**TASK DIRECTIONS**
Give back one number only: how many lines in the material below contain "counters".

**SUPPLIED ENTRIES**
++++++++++

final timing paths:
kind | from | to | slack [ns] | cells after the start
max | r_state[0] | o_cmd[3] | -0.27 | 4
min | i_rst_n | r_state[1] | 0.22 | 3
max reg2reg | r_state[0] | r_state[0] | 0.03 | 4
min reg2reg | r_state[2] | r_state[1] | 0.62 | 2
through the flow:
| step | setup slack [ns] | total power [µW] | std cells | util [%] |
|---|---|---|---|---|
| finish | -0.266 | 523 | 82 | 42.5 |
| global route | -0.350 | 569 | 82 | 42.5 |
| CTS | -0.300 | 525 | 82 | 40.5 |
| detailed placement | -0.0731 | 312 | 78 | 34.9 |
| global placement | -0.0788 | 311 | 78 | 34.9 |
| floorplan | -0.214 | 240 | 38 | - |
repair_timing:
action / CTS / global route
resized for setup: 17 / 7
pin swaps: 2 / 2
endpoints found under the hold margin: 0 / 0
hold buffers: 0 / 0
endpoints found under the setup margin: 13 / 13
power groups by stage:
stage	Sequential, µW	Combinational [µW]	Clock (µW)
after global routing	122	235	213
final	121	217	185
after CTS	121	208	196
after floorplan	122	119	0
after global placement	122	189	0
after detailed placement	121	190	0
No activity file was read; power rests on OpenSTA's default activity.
File: config.mk
export PLATFORM = sky130hd
export DESIGN_NAME = alpha_blend_blitter
export DESIGN_NICKNAME = d
export VERILOG_FILES = /design/src/design/ab_blit_pkg.sv /design/src/design/ab_blit_blend.sv /design/src/design/alpha_blend_blitter.sv
export SDC_FILE = /design/constraint.sdc
export NUM_CORES = 2
export LEC_CHECK = 0
export ABC_AREA = 1
export BUFFER_PORTS_ARGS = -buffer_cell sky130_fd_sc_hd__buf_2
export CAP_MARGIN = 20
export CORE_UTILIZATION = 60
export CTS_CLUSTER_DIAMETER = 150
export DETAILED_ROUTE_END_ITERATION = 10
export PLACE_DENSITY = 0.76
export SLEW_MARGIN = 25
export SYNTH_ARGS = -nofsm -noshare
export SYNTH_HDL_FRONTEND = slang
export SYNTH_SLANG_ARGS = --single-unit
File: constraint.sdc
create_clock -name clock -period 10.2 [get_ports clock]
set_clock_uncertainty 0.1 [all_clocks]
set_input_delay 2.55 -clock clock [delete_from_list [all_inputs] [get_ports clock]]
set_output_delay 2.55 -clock clock [all_outputs]
set_load 0.02 [all_outputs]
File: src/design/ab_blit_pkg.sv
// ----------------------------------------------------------------------------
// ab_blit_pkg
// shared widths, register indexes and the divide-by-255 helper for the
// alpha blend blitter
// ----------------------------------------------------------------------------
package ab_blit_pkg;

   localparam int CHAN_W   = 8;
   localparam int ARGB_W   = 32;
   localparam int RGB_W    = 24;
   localparam int ADDR_W   = 24;
   localparam int COORD_W  = 12;
   localparam int SIZE_W   = 13;
   localparam int CSR_IDX_W = 3;
   localparam int CSR_DATA_W = 13;
   localparam int REQ_DATA_W = 56;
   localparam int RSP_DATA_W = 48;
   localparam int NUM_CHAN = 3;

   localparam logic [CHAN_W-1:0] CHAN_MAX = 8'hff;

   // configuration register indexes
   localparam logic [CSR_IDX_W-1:0] CSR_ORIGIN_X      = 3'd0;
   localparam logic [CSR_IDX_W-1:0] CSR_ORIGIN_Y      = 3'd1;
   localparam logic [CSR_IDX_W-1:0] CSR_SPRITE_WIDTH  = 3'd2;
   localparam logic [CSR_IDX_W-1:0] CSR_SPRITE_HEIGHT = 3'd3;
   localparam logic [CSR_IDX_W-1:0] CSR_SCREEN_WIDTH  = 3'd4;
   localparam logic [CSR_IDX_W-1:0] CSR_SCREEN_HEIGHT = 3'd5;

   localparam logic [COORD_W-1:0] ORIGIN_RESET        = 12'd0;
   localparam logic [SIZE_W-1:0]  SPRITE_SIZE_RESET   = 13'd1;
   localparam logic [SIZE_W-1:0]  SCREEN_WIDTH_RESET  = 13'd640;
   localparam logic [SIZE_W-1:0]  SCREEN_HEIGHT_RESET = 13'd480;

   // floor(p / 255) for p up to 255 * 255, by the usual add-and-shift trick
   function automatic logic [CHAN_W-1:0] div255(input logic [2*CHAN_W-1:0] p);
      logic [2*CHAN_W:0] t;
      t = (2*CHAN_W+1)'(p) + (2*CHAN_W+1)'(p[2*CHAN_W-1:CHAN_W]) + 17'd1;
      return t[2*CHAN_W-1:CHAN_W];
   endfunction

endpackage

File: src/design/ab_blit_blend.sv
// ----------------------------------------------------------------------------
// ab_blit_blend
// per-channel alpha mix of a sprite pixel over a background pixel
// ----------------------------------------------------------------------------
module ab_blit_blend (
   input  logic [ab_blit_pkg::ARGB_W-1:0] src_argb,
   input  logic [ab_blit_pkg::RGB_W-1:0]  bg_rgb,
   output logic [ab_blit_pkg::RGB_W-1:0]  blended_rgb
);

   localparam int CW = ab_blit_pkg::CHAN_W;

   logic [CW-1:0] alpha;
   logic [CW-1:0] alpha_inv;

   assign alpha     = src_argb[ab_blit_pkg::ARGB_W-1 -: CW];
   assign alpha_inv = ab_blit_pkg::CHAN_MAX - alpha;

   for (genvar ch = 0; ch < ab_blit_pkg::NUM_CHAN; ch++) begin : g_chan
      logic [2*CW-1:0] src_term;
      logic [2*CW-1:0] bg_term;
      logic [CW:0]     mix_sum;

      // each term truncated on its own; the sum never passes 255
      assign src_term = src_argb[ch*CW +: CW] * alpha;
      assign bg_term  = bg_rgb[ch*CW +: CW] * alpha_inv;
      assign mix_sum  = (CW+1)'(ab_blit_pkg::div255(src_term))
                      + (CW+1)'(ab_blit_pkg::div255(bg_term));
      assign blended_rgb[ch*CW +: CW] = mix_sum[CW-1:0];
   end

endmodule

File: src/design/alpha_blend_blitter.sv
// ----------------------------------------------------------------------------
// alpha_blend_blitter
// ARGB8888 sprite blitter with per-pixel alpha blend and frame-buffer address
// ----------------------------------------------------------------------------
// One sprite pixel per clock: a beat is taken on every cycle that the result
// side keeps up, and each beat passes from an input register through the
// blend, the address multiply and the bounds test in one pass
// into the result register. The result register lets a new beat be taken
// while a finished one still waits, and req_tready follows rsp_tready within
// the same cycle. Pixels arrive in raster order; the column and row counters
// wrap at the configured sprite size, so rsp_tlast marks the last pixel of
// each sprite and the next beat starts a new one. Sprite sizes of 0 act as 1
// and sizes above MAX_DIM act as MAX_DIM. Pixels that fall off the screen
// come out with rsp_tuser low and a zero address. Write the registers only
// while no beat is in flight.
// ----------------------------------------------------------------------------
module alpha_blend_blitter #(
   parameter int MAX_DIM = 4096
) (
   input  logic                                clock,
   input  logic                                reset,
   // src_argb [31:0], bg_rgb [55:32]
   input  logic [ab_blit_pkg::REQ_DATA_W-1:0]  req_tdata,
   input  logic                                req_tvalid,
   output logic                                req_tready,
   // dest_address [23:0], blended_rgb [47:24]
   output logic [ab_blit_pkg::RSP_DATA_W-1:0]  rsp_tdata,
   // write_enable [0]
   output logic                                rsp_tuser,
   output logic                                rsp_tlast,
   output logic                                rsp_tvalid,
   input  logic                                rsp_tready,
   input  logic                                csr_we,
   input  logic [ab_blit_pkg::CSR_IDX_W-1:0]   csr_index,
   input  logic [ab_blit_pkg::CSR_DATA_W-1:0]  csr_wdata
);

   localparam int COORD_W = ab_blit_pkg::COORD_W;
   localparam int SIZE_W  = ab_blit_pkg::SIZE_W;
   localparam int ADDR_W  = ab_blit_pkg::ADDR_W;
   localparam int RGB_W   = ab_blit_pkg::RGB_W;
   localparam int ARGB_W  = ab_blit_pkg::ARGB_W;
   // counter width, and a width that can hold MAX_DIM itself
   localparam int NW   = $clog2(MAX_DIM);
   localparam int CW   = $clog2(MAX_DIM + 1);
   localparam int SZW  = (CW > SIZE_W) ? CW : SIZE_W;
   localparam int XW   = ((COORD_W > NW) ? COORD_W : NW) + 1;
   localparam int CMPW = (XW > SIZE_W) ? XW : SIZE_W;

   // configuration
   logic [COORD_W-1:0] origin_x_ff, origin_y_ff;
   logic [SIZE_W-1:0]  sprite_width_ff, sprite_height_ff;
   logic [SIZE_W-1:0]  screen_width_ff, screen_height_ff;

   always_ff @(posedge clock) begin
      if (reset) begin
         origin_x_ff      <= ab_blit_pkg::ORIGIN_RESET;
         origin_y_ff      <= ab_blit_pkg::ORIGIN_RESET;
         sprite_width_ff  <= ab_blit_pkg::SPRITE_SIZE_RESET;
         sprite_height_ff <= ab_blit_pkg::SPRITE_SIZE_RESET;
         screen_width_ff  <= ab_blit_pkg::SCREEN_WIDTH_RESET;
         screen_height_ff <= ab_blit_pkg::SCREEN_HEIGHT_RESET;
      end else if (csr_we) begin
         case (csr_index)
            ab_blit_pkg::CSR_ORIGIN_X:      origin_x_ff      <= csr_wdata[COORD_W-1:0];
            ab_blit_pkg::CSR_ORIGIN_Y:      origin_y_ff      <= csr_wdata[COORD_W-1:0];
            ab_blit_pkg::CSR_SPRITE_WIDTH:  sprite_width_ff  <= csr_wdata[SIZE_W-1:0];
            ab_blit_pkg::CSR_SPRITE_HEIGHT: sprite_height_ff <= csr_wdata[SIZE_W-1:0];
            ab_blit_pkg::CSR_SCREEN_WIDTH:  screen_width_ff  <= csr_wdata[SIZE_W-1:0];
            ab_blit_pkg::CSR_SCREEN_HEIGHT: screen_height_ff <= csr_wdata[SIZE_W-1:0];
            default: ;
         endcase
      end
   end

   // effective sprite size: zero acts as one, capped at MAX_DIM
   logic [SZW-1:0] sw_ext, sh_ext;
   logic [CW-1:0]  spr_w, spr_h;
   logic [CW-1:0]  spr_w_m1, spr_h_m1;

   always_comb begin
      sw_ext = SZW'(sprite_width_ff);
      sh_ext = SZW'(sprite_height_ff);
      if (sw_ext == '0)
         spr_w = CW'(1);
      else if (sw_ext > SZW'(MAX_DIM))
         spr_w = CW'(MAX_DIM);
      else
         spr_w = sw_ext[CW-1:0];
      if (sh_ext == '0)
         spr_h = CW'(1);
      else if (sh_ext > SZW'(MAX_DIM))
         spr_h = CW'(MAX_DIM);
      else
         spr_h = sh_ext[CW-1:0];
      spr_w_m1 = spr_w - CW'(1);
      spr_h_m1 = spr_h - CW'(1);
   end

   // handshake
   logic s1_valid_ff;
   logic rsp_valid_ff;
   logic advance;
   logic req_take;

   assign advance    = !rsp_valid_ff || rsp_tready;
   assign req_tready = advance || !s1_valid_ff;
   assign req_take   = req_tvalid && req_tready;

   // raster counters, stepped on every accepted beat
   logic [NW-1:0] col_ff, row_ff, col_in, row_in;
   logic [NW:0]   col_inc, row_inc;

   always_comb begin
      col_inc = {1'b0, col_ff} + (NW+1)'(1);
      row_inc = {1'b0, row_ff} + (NW+1)'(1);
      col_in  = col_ff;
      row_in  = row_ff;
      if (req_take) begin
         if (col_inc >= (NW+1)'(spr_w)) begin
            col_in = '0;
            if (row_inc >= (NW+1)'(spr_h))
               row_in = '0;
            else
               row_in = row_inc[NW-1:0];
         end else begin
            col_in = col_inc[NW-1:0];
         end
      end
   end

   always_ff @(posedge clock) begin
      if (reset) begin
         col_ff <= '0;
         row_ff <= '0;
      end else begin
         col_ff <= col_in;
         row_ff <= row_in;
      end
   end

   // input register
   logic [ARGB_W-1:0] s1_src_ff;
   logic [RGB_W-1:0]  s1_bg_ff;
   logic [NW-1:0]     s1_col_ff, s1_row_ff;

   always_ff @(posedge clock) begin
      if (reset)
         s1_valid_ff <= 1'b0;
      else if (req_tready)
         s1_valid_ff <= req_tvalid;
   end

   always_ff @(posedge clock) begin
      if (req_take) begin
         s1_src_ff <= req_tdata[ARGB_W-1:0];
         s1_bg_ff  <= req_tdata[ARGB_W +: RGB_W];
         s1_col_ff <= col_ff;
         s1_row_ff <= row_ff;
      end
   end

   // single pass: blend, destination, bounds test and end-of-sprite
   logic [RGB_W-1:0]  rgb_in;
   logic [XW-1:0]     dest_x, dest_y;
   logic              inside_in;
   logic              last_in;
   logic [ADDR_W-1:0] row_base;
   logic [ADDR_W-1:0] addr_in;

   ab_blit_blend u_blend (
      .src_argb    (s1_src_ff),
      .bg_rgb      (s1_bg_ff),
      .blended_rgb (rgb_in)
   );

   always_comb begin
      dest_x    = XW'(origin_x_ff) + XW'(s1_col_ff);
      dest_y    = XW'(origin_y_ff) + XW'(s1_row_ff);
      inside_in = (CMPW'(dest_x) < CMPW'(screen_width_ff))
               && (CMPW'(dest_y) < CMPW'(screen_height_ff));
      // address kept modulo 2^24
      row_base  = ADDR_W'(dest_y) * ADDR_W'(screen_width_ff);
      addr_in   = inside_in ? (row_base + ADDR_W'(dest_x)) : '0;
      last_in   = ({1'b0, s1_col_ff} == (NW+1)'(spr_w_m1))
               && ({1'b0, s1_row_ff} == (NW+1)'(spr_h_m1));
   end

   // result register
   logic              rsp_we_ff;
   logic              rsp_last_ff;
   logic [ADDR_W-1:0] rsp_addr_ff;
   logic [RGB_W-1:0]  rsp_rgb_ff;

   always_ff @(posedge clock) begin
      if (reset)
         rsp_valid_ff <= 1'b0;
      else if (advance)
         rsp_valid_ff <= s1_valid_ff;
   end

   always_ff @(posedge clock) begin
      if (advance && s1_valid_ff) begin
         rsp_we_ff   <= inside_in;
         rsp_last_ff <= last_in;
         rsp_addr_ff <= addr_in;
         rsp_rgb_ff  <= rgb_in;
      end
   end

   assign rsp_tvalid = rsp_valid_ff;
   assign rsp_tuser  = rsp_we_ff;
   assign rsp_tlast  = rsp_last_ff;
   assign rsp_tdata  = {rsp_rgb_ff, rsp_addr_ff};

endmodule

++++++++++

**OUTPUT**
2